Oligoclonal T cells transiently expand and express TIM3 and LAG3 following CD19 CAR t cell therapy.

Abstract

e19017 Background: CAR T therapies targeted towards the CD19 antigen have shown tremendous promise in the treatment of multiple B cell malignancies. However, not all B cell malignancies show the same degree of response; B cell lymphomas such as DLBCL have been more resistant to CAR T-mediated lysis. The reasons for the higher treatment failures and relapse rates in this setting are poorly understood which prompts investigation into the dynamics of T cell responses following CAR T infusion.

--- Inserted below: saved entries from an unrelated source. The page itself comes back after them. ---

$ cat src/design/jcs_pkg.sv
package jcs_pkg;

  localparam int BUFFER_BYTES = 512;
  localparam int RESET_TICKS  = 5;
  localparam int BUF_AW       = (BUFFER_BYTES > 1) ? $clog2(BUFFER_BYTES) : 1;

  localparam int QDEPTH = 4;
  localparam int QAW    = $clog2(QDEPTH);
  localparam int QCW    = $clog2(QDEPTH + 1);

  localparam logic [1:0] OP_WRITE = 2'd0;
  localparam logic [1:0] OP_START = 2'd1;
  localparam logic [1:0] OP_TICK  = 2'd2;
  localparam logic [1:0] OP_READ  = 2'd3;

  localparam logic [2:0] CMD_TAP_RESET = 3'd0;
  localparam logic [2:0] CMD_TMS       = 3'd1;
  localparam logic [2:0] CMD_SCAN      = 3'd2;
  localparam logic [2:0] CMD_SCAN_EXIT = 3'd3;
  localparam logic [2:0] CMD_STOP      = 3'd4;

  typedef struct packed {
    logic [1:0]  opcode;
    logic [8:0]  byte_index;
    logic [7:0]  byte_value;
    logic [2:0]  command;
    logic [12:0] bit_count;
    logic        tdo_sample;
  } jcs_in_t;

  typedef struct packed {
    logic       tck_pulse;
    logic       tms_level;
    logic       tdi_level;
    logic       busy_res;
    logic       done_res;
    logic       close_link;
    logic       bad_command;
    logic [7:0] read_value;
  } jcs_out_t;

  // request classified by the front, waiting on buffer read data
  typedef struct packed {
    logic       tck;
    logic       tms_we;
    logic       tms_from_tdi;
    logic       tms_v;
    logic       tdi_we;
    logic       bit_ok;
    logic [2:0] bit_sel;
    logic       busy;
    logic       done;
    logic       closing;
    logic       bad;
    logic       rd_ok;
  } jcs_desc_t;

  // fully resolved request handed to the back end
  typedef struct packed {
    logic       tck;
    logic       tms_we;
    logic       tms_v;
    logic       tdi_we;
    logic       tdi_v;
    logic       busy;
    logic       done;
    logic       closing;
    logic       bad;
    logic [7:0] rd;
  } jcs_entry_t;

endpackage

$ cat src/design/jcs_queue.sv
module jcs_queue import jcs_pkg::*; (
  input  logic            clk,
  input  logic            rst_n,
  input  logic            push,
  input  jcs_entry_t      push_data,
  input  logic            pop,
  output jcs_entry_t      head,
  output logic            empty,
  output logic [QCW-1:0]  count
);

  jcs_entry_t     slots [QDEPTH];
  logic [QAW-1:0] wr_ptr_r, wr_ptr_nxt;
  logic [QAW-1:0] rd_ptr_r, rd_ptr_nxt;
  logic [QCW-1:0] count_r, count_nxt;

  assign head  = slots[rd_ptr_r];
  assign empty = (count_r == '0);
  assign count = count_r;

  always_comb begin
    wr_ptr_nxt = push ? QAW'(32'(wr_ptr_r) + 1 == QDEPTH ? 0 : 32'(wr_ptr_r) + 1) : wr_ptr_r;
    rd_ptr_nxt = pop ? QAW'(32'(rd_ptr_r) + 1 == QDEPTH ? 0 : 32'(rd_ptr_r) + 1) : rd_ptr_r;
    count_nxt  = QCW'(32'(count_r) + 32'(push) - 32'(pop));
  end

  always_ff @(posedge clk) begin
    if (!rst_n) begin
      wr_ptr_r <= '0;
      rd_ptr_r <= '0;
      count_r  <= '0;
    end else begin
      wr_ptr_r <= wr_ptr_nxt;
      rd_ptr_r <= rd_ptr_nxt;
      count_r  <= count_nxt;
    end
  end

  always_ff @(posedge clk) begin
    if (push) slots[wr_ptr_r] <= push_data;
  end

endmodule

$ cat config.mk
export PLATFORM = sky130hd
export DESIGN_NAME = jcs_queue
export DESIGN_NICKNAME = d
export VERILOG_FILES = /design/src/design/jcs_pkg.sv /design/src/design/jcs_queue.sv
export SDC_FILE = /design/constraint.sdc
export NUM_CORES = 1
export LEC_CHECK = 0
export BUFFER_PORTS_ARGS = -buffer_cell sky130_fd_sc_hd__buf_2
export CAP_MARGIN = 20
export CORE_MARGIN = 3
export CORE_UTILIZATION = 40
export CTS_CLUSTER_DIAMETER = 100
export DETAILED_ROUTE_END_ITERATION = 6
export GPL_TIMING_DRIVEN = 0
export MAX_ROUTING_LAYER = met4
export PLACE_DENSITY = 0.68
export SYNTH_ARGS = -nofsm -noshare
export SYNTH_HDL_FRONTEND = slang
export SYNTH_SLANG_ARGS = --single-unit
$ cat constraint.sdc
create_clock -name clk -period 1.4 [get_ports clk]
set_input_delay 0.14 -clock clk [delete_from_list [all_inputs] [get_ports clk]]
set_output_delay 0.14 -clock clk [all_outputs]
set_load 0.05 [all_outputs]
* After elaboration in Yosys (flattened, before gate mapping) *
Memories as Yosys holds them, arrays and structs flattened. A register that Yosys moved wholly into a read port is not among the register bits.
Index checks and enable logic that the tools add are counted.

storage, ports and cells
  latch bits = 0
  memory bits (writable) = 68
  register bits = 7
  logic and storage cells = 17
  output and inout bits = 21
  memory bits (read-only) = 0
  memories kept = 1
  input bits = 21

memories
  memory  depth  width  rd ports  clocked after memory_dff  write ports  RTL line         source
  slots   4      17     1         1                         1            jcs_queue.sv:12  jcs_entry_t slots [QDEPTH];

cells by class
  mux-type cells = 6
  shift operators = 0
  bitwise operators = 0
  magnitude comparators = 0
  equality and inequality tests = 2
  divide/modulo/power cells = 0
  add/sub/neg operators = 4
  multiply operators = 0
  reductions and logical operators = 1

operators with widths
  cell                                                            count
  2-bit 2-to-1 mux                                                4
  2-bit by 1-bit adder with 3-bit output (second input constant)  2
  3-bit equality test (second input constant)                     2
  3-bit by 1-bit adder with 3-bit output                          1
  3-bit zero test                                                 1
  3-bit by 1-bit subtractor with 3-bit output                     1
  1-bit 2-to-1 mux                                                2

* Logic depth before layout (Yosys ltp) *
  depth after elaboration = 5
  depth in mapped cells = 8
  mapped depth without buffers = 8

* Worst setup path before layout *
Ideal clock, no wire load.

  path kind = register -> register
  start = reg count_r[0] (netlist: count[0])
  end = reg count_r[2] (netlist: count[2])
  library setup time = 0.117 ns
  data required time = 1.283 ns
  cell stages (with the launch flop) = 9
  clock period less this slack = 1.897 ns
  arrival = 1.779 ns
  path slack = -0.497 ns
  buffers on the path = 0
  cell sequence = dfxtp_1 -> inv_1 -> ha_1 -> inv_1 -> ha_1 -> inv_1 -> fa_1 -> xnor3_1 -> nor2_1

on the way
  cells in the longest elaborated chain, start to end = 2

ends and longest elaborated chain
  item                                         RTL line         source
  from (decl)                                  jcs_queue.sv:15  logic [QCW-1:0] count_r, count_nxt;
  from (signal assigned)                       jcs_queue.sv:35  count_r <= count_nxt;
  3-bit by 1-bit adder with 3-bit output       jcs_queue.sv:24  count_nxt = QCW'(32'(count_r) + 32'(push) - 32'(pop));
  3-bit by 1-bit subtractor with 3-bit output  jcs_queue.sv:24

No other way between the ends.
A chain may end at the register's enable or synchronous reset.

Methods: Peripheral blood was collected from a single DLBCL patient enrolled on a single-patient compassion-use CAR T cell protocol utilizing a single chain CD19 with 4-1BB co-stimulatory signaling domain (NCT02445248 IND 16130). Blood samples were obtained prior to and on day 1, 8, 17, 24, 31, and 58 post-CAR T infusion. A bone marrow aspirate was collected on day 58. Mononuclear cells were collected by ficoll gradient and cryopreserved. Flow cytometry was performed on thawed samples to identify CAR T cells and surface markers. TCR sequencing was performed using the ImmunoSeq platform on an additional sample from each time point. Results: TCR sequencing revealed distinct waves of oligoclonal T cells within the first two months following CAR T therapy. A population of T cells expressing Vβ 20 appeared early following CAR T infusion and contracted by day 17. Additionally, a population of cells expressing Vβ 27.1 also expanded at the peak of the response (D8), but remained at a high frequency up to two months post-treatment. A third wave of T cells expressing Vβ 7.3 expanded in the blood and marrow on day 58. The expression of TIM3 and LAG3 also changed over time. TIM3 was expressed predominantly in the CD8 compartment while LAG3 expression was limited to the CD4 compartment. Expression of both increased at peak and decreased over time. Low levels of PD-1 expression were detected in contrast to the much higher levels of TIM3. Conclusions: The waves of oligoclonal T cell expansion and dynamic expression of TIM3 and LAG3 provide further insight into the CAR T response and may provide new possible targets for supportive therapies that can enhance the overall response. Clinical trial information: NCT02445248.